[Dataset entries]
○ ○ ○ ○ ○ ○ ○

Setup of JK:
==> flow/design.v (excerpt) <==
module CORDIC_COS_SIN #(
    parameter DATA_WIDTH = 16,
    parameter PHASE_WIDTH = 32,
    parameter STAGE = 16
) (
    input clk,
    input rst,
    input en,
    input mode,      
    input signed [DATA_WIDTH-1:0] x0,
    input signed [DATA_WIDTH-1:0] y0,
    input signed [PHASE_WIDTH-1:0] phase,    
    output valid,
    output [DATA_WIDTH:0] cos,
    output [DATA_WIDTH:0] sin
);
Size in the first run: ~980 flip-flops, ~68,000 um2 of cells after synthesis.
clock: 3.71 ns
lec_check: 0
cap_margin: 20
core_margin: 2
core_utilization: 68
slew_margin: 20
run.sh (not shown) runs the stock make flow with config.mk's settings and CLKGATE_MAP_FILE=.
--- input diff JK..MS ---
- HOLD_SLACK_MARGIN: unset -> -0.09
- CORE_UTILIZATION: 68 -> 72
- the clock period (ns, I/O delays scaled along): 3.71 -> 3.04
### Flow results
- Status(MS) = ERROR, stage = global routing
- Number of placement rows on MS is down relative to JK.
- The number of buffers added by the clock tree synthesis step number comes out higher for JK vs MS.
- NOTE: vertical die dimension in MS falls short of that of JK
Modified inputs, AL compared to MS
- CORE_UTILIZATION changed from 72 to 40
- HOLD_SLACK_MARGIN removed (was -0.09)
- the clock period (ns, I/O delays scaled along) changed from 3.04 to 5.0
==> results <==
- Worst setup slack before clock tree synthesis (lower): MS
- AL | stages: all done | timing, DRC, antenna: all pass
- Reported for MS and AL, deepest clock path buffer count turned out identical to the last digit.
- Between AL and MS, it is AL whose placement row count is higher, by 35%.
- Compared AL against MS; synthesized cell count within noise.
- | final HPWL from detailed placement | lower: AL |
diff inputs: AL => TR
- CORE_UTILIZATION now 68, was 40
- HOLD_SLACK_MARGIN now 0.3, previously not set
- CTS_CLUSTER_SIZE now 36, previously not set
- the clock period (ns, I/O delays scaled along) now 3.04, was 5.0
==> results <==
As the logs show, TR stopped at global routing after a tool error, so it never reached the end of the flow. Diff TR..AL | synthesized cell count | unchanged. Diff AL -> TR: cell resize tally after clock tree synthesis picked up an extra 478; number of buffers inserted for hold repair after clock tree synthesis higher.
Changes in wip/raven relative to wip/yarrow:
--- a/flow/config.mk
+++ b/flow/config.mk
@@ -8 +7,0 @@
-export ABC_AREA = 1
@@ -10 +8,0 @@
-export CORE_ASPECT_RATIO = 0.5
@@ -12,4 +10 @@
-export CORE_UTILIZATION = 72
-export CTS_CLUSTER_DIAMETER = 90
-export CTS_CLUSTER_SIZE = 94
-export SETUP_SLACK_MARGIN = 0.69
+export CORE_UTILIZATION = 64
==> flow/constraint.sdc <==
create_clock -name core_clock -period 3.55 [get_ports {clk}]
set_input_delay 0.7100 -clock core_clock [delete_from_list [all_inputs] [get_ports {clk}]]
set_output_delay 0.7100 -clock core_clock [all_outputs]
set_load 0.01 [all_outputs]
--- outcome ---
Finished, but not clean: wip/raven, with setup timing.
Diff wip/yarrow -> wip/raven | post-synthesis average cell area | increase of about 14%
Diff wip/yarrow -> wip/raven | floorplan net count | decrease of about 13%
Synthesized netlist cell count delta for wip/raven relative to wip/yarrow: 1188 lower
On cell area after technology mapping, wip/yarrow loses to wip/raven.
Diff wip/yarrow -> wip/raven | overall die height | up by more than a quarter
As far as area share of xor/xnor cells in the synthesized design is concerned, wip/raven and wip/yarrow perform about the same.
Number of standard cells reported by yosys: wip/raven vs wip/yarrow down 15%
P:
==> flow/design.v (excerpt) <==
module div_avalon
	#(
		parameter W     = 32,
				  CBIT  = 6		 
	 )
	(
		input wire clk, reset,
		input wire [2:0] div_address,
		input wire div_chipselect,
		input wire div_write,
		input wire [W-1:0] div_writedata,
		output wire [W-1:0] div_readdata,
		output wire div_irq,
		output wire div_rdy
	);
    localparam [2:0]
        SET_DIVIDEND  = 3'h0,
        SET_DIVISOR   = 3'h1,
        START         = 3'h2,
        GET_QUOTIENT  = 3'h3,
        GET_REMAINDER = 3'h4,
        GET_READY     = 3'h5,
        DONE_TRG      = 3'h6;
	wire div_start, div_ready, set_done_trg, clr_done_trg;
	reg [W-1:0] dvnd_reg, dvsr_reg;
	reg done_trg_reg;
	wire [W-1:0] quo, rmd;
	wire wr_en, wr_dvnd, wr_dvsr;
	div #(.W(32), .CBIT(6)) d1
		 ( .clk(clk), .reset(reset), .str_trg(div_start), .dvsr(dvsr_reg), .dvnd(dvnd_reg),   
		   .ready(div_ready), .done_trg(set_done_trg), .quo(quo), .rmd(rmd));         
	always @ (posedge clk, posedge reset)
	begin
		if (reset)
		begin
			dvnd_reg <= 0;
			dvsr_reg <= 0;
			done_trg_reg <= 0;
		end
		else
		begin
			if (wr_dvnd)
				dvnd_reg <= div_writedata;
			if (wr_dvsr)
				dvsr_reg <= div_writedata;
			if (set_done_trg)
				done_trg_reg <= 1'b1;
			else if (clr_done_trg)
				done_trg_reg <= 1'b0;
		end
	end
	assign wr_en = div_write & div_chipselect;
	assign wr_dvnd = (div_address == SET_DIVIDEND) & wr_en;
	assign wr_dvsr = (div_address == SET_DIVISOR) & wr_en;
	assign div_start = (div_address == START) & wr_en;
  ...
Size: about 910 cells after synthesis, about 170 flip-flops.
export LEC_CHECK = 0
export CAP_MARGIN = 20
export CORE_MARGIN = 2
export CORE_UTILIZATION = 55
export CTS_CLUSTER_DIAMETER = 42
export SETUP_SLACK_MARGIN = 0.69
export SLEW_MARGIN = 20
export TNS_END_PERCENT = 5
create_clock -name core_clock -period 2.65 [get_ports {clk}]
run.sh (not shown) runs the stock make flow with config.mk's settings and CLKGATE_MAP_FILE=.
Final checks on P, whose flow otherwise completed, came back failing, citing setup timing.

○ ○ ○ ○ ○ ○ ○

● **EXERCISE PROMPT**: Your answer must consist solely of the lines above between the line holding "set_input_delay 0.7100 -clock" and the line holding "Diff wip/yarrow -> wip/raven | post-synthesis", inclusive, copied exactly.

● **TASK RESPONSE**:
set_input_delay 0.7100 -clock core_clock [delete_from_list [all_inputs] [get_ports {clk}]]
set_output_delay 0.7100 -clock core_clock [all_outputs]
set_load 0.01 [all_outputs]
--- outcome ---
Finished, but not clean: wip/raven, with setup timing.
Diff wip/yarrow -> wip/raven | post-synthesis average cell area | increase of about 14%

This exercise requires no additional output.